What the exercise asks: Below is a listing; repeat exactly the lines from the one containing "registers (mW) |" to the one containing "0.913 | 8.61 |", both included.

- Opening Delimiter -

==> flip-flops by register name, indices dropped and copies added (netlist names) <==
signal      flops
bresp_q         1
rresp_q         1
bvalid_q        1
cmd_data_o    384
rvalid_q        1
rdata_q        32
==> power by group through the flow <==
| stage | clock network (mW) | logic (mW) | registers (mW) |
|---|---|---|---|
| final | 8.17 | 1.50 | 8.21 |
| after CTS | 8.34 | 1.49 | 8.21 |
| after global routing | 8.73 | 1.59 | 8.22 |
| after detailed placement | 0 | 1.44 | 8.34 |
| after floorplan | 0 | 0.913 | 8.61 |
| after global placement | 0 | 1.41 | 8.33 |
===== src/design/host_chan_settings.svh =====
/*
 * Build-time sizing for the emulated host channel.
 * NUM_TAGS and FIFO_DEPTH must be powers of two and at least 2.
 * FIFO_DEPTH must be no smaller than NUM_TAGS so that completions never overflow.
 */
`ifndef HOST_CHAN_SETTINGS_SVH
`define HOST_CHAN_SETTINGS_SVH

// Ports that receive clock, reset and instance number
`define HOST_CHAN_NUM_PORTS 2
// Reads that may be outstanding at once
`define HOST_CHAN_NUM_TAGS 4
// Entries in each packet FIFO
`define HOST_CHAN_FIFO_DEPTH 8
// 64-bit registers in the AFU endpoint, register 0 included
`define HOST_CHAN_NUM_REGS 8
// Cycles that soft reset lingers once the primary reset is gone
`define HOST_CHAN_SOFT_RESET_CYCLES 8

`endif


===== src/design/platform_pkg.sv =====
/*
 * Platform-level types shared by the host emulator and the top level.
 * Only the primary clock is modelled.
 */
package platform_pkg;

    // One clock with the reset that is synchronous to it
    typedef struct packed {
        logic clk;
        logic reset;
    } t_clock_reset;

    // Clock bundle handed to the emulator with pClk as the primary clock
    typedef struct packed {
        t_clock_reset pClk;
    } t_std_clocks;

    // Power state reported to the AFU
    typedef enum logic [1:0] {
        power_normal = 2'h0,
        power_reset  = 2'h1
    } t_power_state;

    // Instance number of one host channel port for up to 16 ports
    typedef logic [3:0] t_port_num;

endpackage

- Closing Delimiter -
- Opening Delimiter -

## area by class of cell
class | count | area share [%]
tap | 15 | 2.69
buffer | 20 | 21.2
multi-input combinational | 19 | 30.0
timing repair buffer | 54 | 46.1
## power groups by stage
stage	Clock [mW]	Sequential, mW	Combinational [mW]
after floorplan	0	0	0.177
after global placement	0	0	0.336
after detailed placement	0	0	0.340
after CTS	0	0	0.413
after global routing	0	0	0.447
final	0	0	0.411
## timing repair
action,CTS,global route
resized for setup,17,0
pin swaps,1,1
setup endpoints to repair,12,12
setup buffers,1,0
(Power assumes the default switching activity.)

- Closing Delimiter -

Your response:
| stage | clock network (mW) | logic (mW) | registers (mW) |
|---|---|---|---|
| final | 8.17 | 1.50 | 8.21 |
| after CTS | 8.34 | 1.49 | 8.21 |
| after global routing | 8.73 | 1.59 | 8.22 |
| after detailed placement | 0 | 1.44 | 8.34 |
| after floorplan | 0 | 0.913 | 8.61 |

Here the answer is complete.